=== What the task requires ===
Your task is to output the data exactly as it stands.

■ ■ ■

[src/rtl/dual_frac_mac.sv]
module dual_frac_mac
  import dfm_pkg::*;
#(
  parameter int HALF_W  = 16,
  parameter int ACC_W   = 64,
  parameter int NUM_ACC = 4,
  parameter int IDX_W   = (NUM_ACC > 1) ? $clog2(NUM_ACC) : 1
) (
  input  logic               clk,
  input  logic               rst,
  input  logic               in_valid,
  input  logic [1:0]         in_op,
  input  logic [IDX_W-1:0]   in_acc,
  input  logic [2*HALF_W-1:0] in_a,
  input  logic [2*HALF_W-1:0] in_b,
  output logic               out_valid,
  output logic [IDX_W-1:0]   out_idx,
  output logic [ACC_W-1:0]   out_acc,
  input  logic [IDX_W-1:0]   rd_idx,
  output logic [ACC_W-1:0]   rd_acc,
  output logic               rd_ovf
);
  localparam int OPND_W = 2 * HALF_W;
  localparam int PROD_W = 2 * HALF_W;
  localparam int LANES  = 2;
  localparam int EXT_W  = ACC_W - PROD_W;

  // stage 1: operand capture
  logic               s1_valid;
  mac_op_e            s1_op;
  logic [IDX_W-1:0]   s1_idx;
  logic [OPND_W-1:0]  s1_a, s1_b;

  always_ff @(posedge clk) begin
    if (rst) begin
      s1_valid <= 1'b0;
      s1_op    <= OP_NONE;
      s1_idx   <= '0;
      s1_a     <= '0;
      s1_b     <= '0;
    end else begin
      s1_valid <= in_valid && (mac_op_e'(in_op) != OP_NONE);
      s1_op    <= mac_op_e'(in_op);
      s1_idx   <= in_acc;
      s1_a     <= in_a;
      s1_b     <= in_b;
    end
  end

  // lane routing and multipliers
  logic [LANES-1:0][HALF_W-1:0] lx, ly;
  logic [LANES-1:0][PROD_W-1:0] lp;
  logic [LANES-1:0]             lsat;
  logic                         sub1;

  dfm_operand_route #(.HALF_W(HALF_W)) u_route (
    .op(s1_op), .a(s1_a), .b(s1_b), .lx(lx), .ly(ly), .sub_lane1(sub1)
  );

  for (genvar g = 0; g < LANES; g++) begin : g_lane
    dfm_lane_mul #(.HALF_W(HALF_W)) u_mul (
      .x(lx[g]), .y(ly[g]), .prod(lp[g]), .sat(lsat[g])
    );
  end

  // stage 2: products registered, accumulator read in the bank
  logic                         s2_valid;
  logic [IDX_W-1:0]             s2_idx;
  logic [LANES-1:0][PROD_W-1:0] s2_p;
  logic                         s2_sat;
  logic                         s2_sub;

  always_ff @(posedge clk) begin
    if (rst) begin
      s2_valid <= 1'b0;
      s2_idx   <= '0;
      s2_p     <= '0;
      s2_sat   <= 1'b0;
      s2_sub   <= 1'b0;
    end else begin
      s2_valid <= s1_valid;
      s2_idx   <= s1_idx;
      s2_p     <= lp;
      s2_sat   <= |lsat;
      s2_sub   <= sub1;
    end
  end

  // stage 3: combine and accumulate
  logic [ACC_W-1:0] s2_base, ext0, ext1, term, acc_new;

  always_comb begin
    ext0    = {{EXT_W{s2_p[0][PROD_W-1]}}, s2_p[0]};
    ext1    = {{EXT_W{s2_p[1][PROD_W-1]}}, s2_p[1]};
    term    = s2_sub ? (ext0 - ext1) : (ext0 + ext1);
    acc_new = s2_base + term;
  end

  dfm_acc_bank #(.NUM_ACC(NUM_ACC), .ACC_W(ACC_W), .IDX_W(IDX_W)) u_bank (
    .clk(clk), .rst(rst),
    .pipe_idx(s1_idx), .pipe_base(s2_base),
    .wr_en(s2_valid), .wr_idx(s2_idx), .wr_data(acc_new), .wr_ovf(s2_sat),
    .host_idx(rd_idx), .host_acc(rd_acc), .host_ovf(rd_ovf)
  );

  always_ff @(posedge clk) begin
    if (rst) begin
      out_valid <= 1'b0;
      out_idx   <= '0;
      out_acc   <= '0;
    end else begin
      out_valid <= s2_valid;
      out_idx   <= s2_idx;
      out_acc   <= acc_new;
    end
  end
endmodule

[config.mk]
export PLATFORM = sky130hd
export DESIGN_NAME = dual_frac_mac
export DESIGN_NICKNAME = d
export VERILOG_FILES = /design/src/rtl/dfm_pkg.sv /design/src/rtl/dfm_lane_mul.sv /design/src/rtl/dfm_operand_route.sv /design/src/rtl/dfm_acc_bank.sv /design/src/rtl/dual_frac_mac.sv
export SDC_FILE = /design/constraint.sdc
export NUM_CORES = 2
export LEC_CHECK = 0
export BUFFER_PORTS_ARGS = -buffer_cell sky130_fd_sc_hd__buf_2
export CORE_AREA = 2 2 285 287
export DETAILED_ROUTE_END_ITERATION = 8
export DIE_AREA = 0 0 287 289
export PLACE_DENSITY = 0.74
export REMOVE_ABC_BUFFERS = 1
export SYNTH_ARGS = -nofsm -noshare
export SYNTH_HDL_FRONTEND = slang
export SYNTH_SLANG_ARGS = --single-unit
[constraint.sdc]
create_clock -name clk -period 17.4 [get_ports clk]
set_clock_uncertainty 0.1 [all_clocks]
set_input_delay 0 -clock clk [delete_from_list [all_inputs] [get_ports clk]]
set_output_delay 0 -clock clk [all_outputs]
set_load 0.1 [all_outputs]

■ ■ ■

=== Response area ===
[src/rtl/dual_frac_mac.sv]
module dual_frac_mac
  import dfm_pkg::*;
#(
  parameter int HALF_W  = 16,
  parameter int ACC_W   = 64,
  parameter int NUM_ACC = 4,
  parameter int IDX_W   = (NUM_ACC > 1) ? $clog2(NUM_ACC) : 1
) (
  input  logic               clk,
  input  logic               rst,
  input  logic               in_valid,
  input  logic [1:0]         in_op,
  input  logic [IDX_W-1:0]   in_acc,
  input  logic [2*HALF_W-1:0] in_a,
  input  logic [2*HALF_W-1:0] in_b,
  output logic               out_valid,
  output logic [IDX_W-1:0]   out_idx,
  output logic [ACC_W-1:0]   out_acc,
  input  logic [IDX_W-1:0]   rd_idx,
  output logic [ACC_W-1:0]   rd_acc,
  output logic               rd_ovf
);
  localparam int OPND_W = 2 * HALF_W;
  localparam int PROD_W = 2 * HALF_W;
  localparam int LANES  = 2;
  localparam int EXT_W  = ACC_W - PROD_W;

  // stage 1: operand capture
  logic               s1_valid;
  mac_op_e            s1_op;
  logic [IDX_W-1:0]   s1_idx;
  logic [OPND_W-1:0]  s1_a, s1_b;

  always_ff @(posedge clk) begin
    if (rst) begin
      s1_valid <= 1'b0;
      s1_op    <= OP_NONE;
      s1_idx   <= '0;
      s1_a     <= '0;
      s1_b     <= '0;
    end else begin
      s1_valid <= in_valid && (mac_op_e'(in_op) != OP_NONE);
      s1_op    <= mac_op_e'(in_op);
      s1_idx   <= in_acc;
      s1_a     <= in_a;
      s1_b     <= in_b;
    end
  end

  // lane routing and multipliers
  logic [LANES-1:0][HALF_W-1:0] lx, ly;
  logic [LANES-1:0][PROD_W-1:0] lp;
  logic [LANES-1:0]             lsat;
  logic                         sub1;

  dfm_operand_route #(.HALF_W(HALF_W)) u_route (
    .op(s1_op), .a(s1_a), .b(s1_b), .lx(lx), .ly(ly), .sub_lane1(sub1)
  );

  for (genvar g = 0; g < LANES; g++) begin : g_lane
    dfm_lane_mul #(.HALF_W(HALF_W)) u_mul (
      .x(lx[g]), .y(ly[g]), .prod(lp[g]), .sat(lsat[g])
    );
  end

  // stage 2: products registered, accumulator read in the bank
  logic                         s2_valid;
  logic [IDX_W-1:0]             s2_idx;
  logic [LANES-1:0][PROD_W-1:0] s2_p;
  logic                         s2_sat;
  logic                         s2_sub;

  always_ff @(posedge clk) begin
    if (rst) begin
      s2_valid <= 1'b0;
      s2_idx   <= '0;
      s2_p     <= '0;
      s2_sat   <= 1'b0;
      s2_sub   <= 1'b0;
    end else begin
      s2_valid <= s1_valid;
      s2_idx   <= s1_idx;
      s2_p     <= lp;
      s2_sat   <= |lsat;
      s2_sub   <= sub1;
    end
  end

  // stage 3: combine and accumulate
  logic [ACC_W-1:0] s2_base, ext0, ext1, term, acc_new;

  always_comb begin
    ext0    = {{EXT_W{s2_p[0][PROD_W-1]}}, s2_p[0]};
    ext1    = {{EXT_W{s2_p[1][PROD_W-1]}}, s2_p[1]};
    term    = s2_sub ? (ext0 - ext1) : (ext0 + ext1);
    acc_new = s2_base + term;
  end

  dfm_acc_bank #(.NUM_ACC(NUM_ACC), .ACC_W(ACC_W), .IDX_W(IDX_W)) u_bank (
    .clk(clk), .rst(rst),
    .pipe_idx(s1_idx), .pipe_base(s2_base),
    .wr_en(s2_valid), .wr_idx(s2_idx), .wr_data(acc_new), .wr_ovf(s2_sat),
    .host_idx(rd_idx), .host_acc(rd_acc), .host_ovf(rd_ovf)
  );

  always_ff @(posedge clk) begin
    if (rst) begin
      out_valid <= 1'b0;
      out_idx   <= '0;
      out_acc   <= '0;
    end else begin
      out_valid <= s2_valid;
      out_idx   <= s2_idx;
      out_acc   <= acc_new;
    end
  end
endmodule

[config.mk]
export PLATFORM = sky130hd
export DESIGN_NAME = dual_frac_mac
export DESIGN_NICKNAME = d
export VERILOG_FILES = /design/src/rtl/dfm_pkg.sv /design/src/rtl/dfm_lane_mul.sv /design/src/rtl/dfm_operand_route.sv /design/src/rtl/dfm_acc_bank.sv /design/src/rtl/dual_frac_mac.sv
export SDC_FILE = /design/constraint.sdc
export NUM_CORES = 2
export LEC_CHECK = 0
export BUFFER_PORTS_ARGS = -buffer_cell sky130_fd_sc_hd__buf_2
export CORE_AREA = 2 2 285 287
export DETAILED_ROUTE_END_ITERATION = 8
export DIE_AREA = 0 0 287 289
export PLACE_DENSITY = 0.74
export REMOVE_ABC_BUFFERS = 1
export SYNTH_ARGS = -nofsm -noshare
export SYNTH_HDL_FRONTEND = slang
export SYNTH_SLANG_ARGS = --single-unit
[constraint.sdc]
create_clock -name clk -period 17.4 [get_ports clk]
set_clock_uncertainty 0.1 [all_clocks]
set_input_delay 0 -clock clk [delete_from_list [all_inputs] [get_ports clk]]
set_output_delay 0 -clock clk [all_outputs]
set_load 0.1 [all_outputs]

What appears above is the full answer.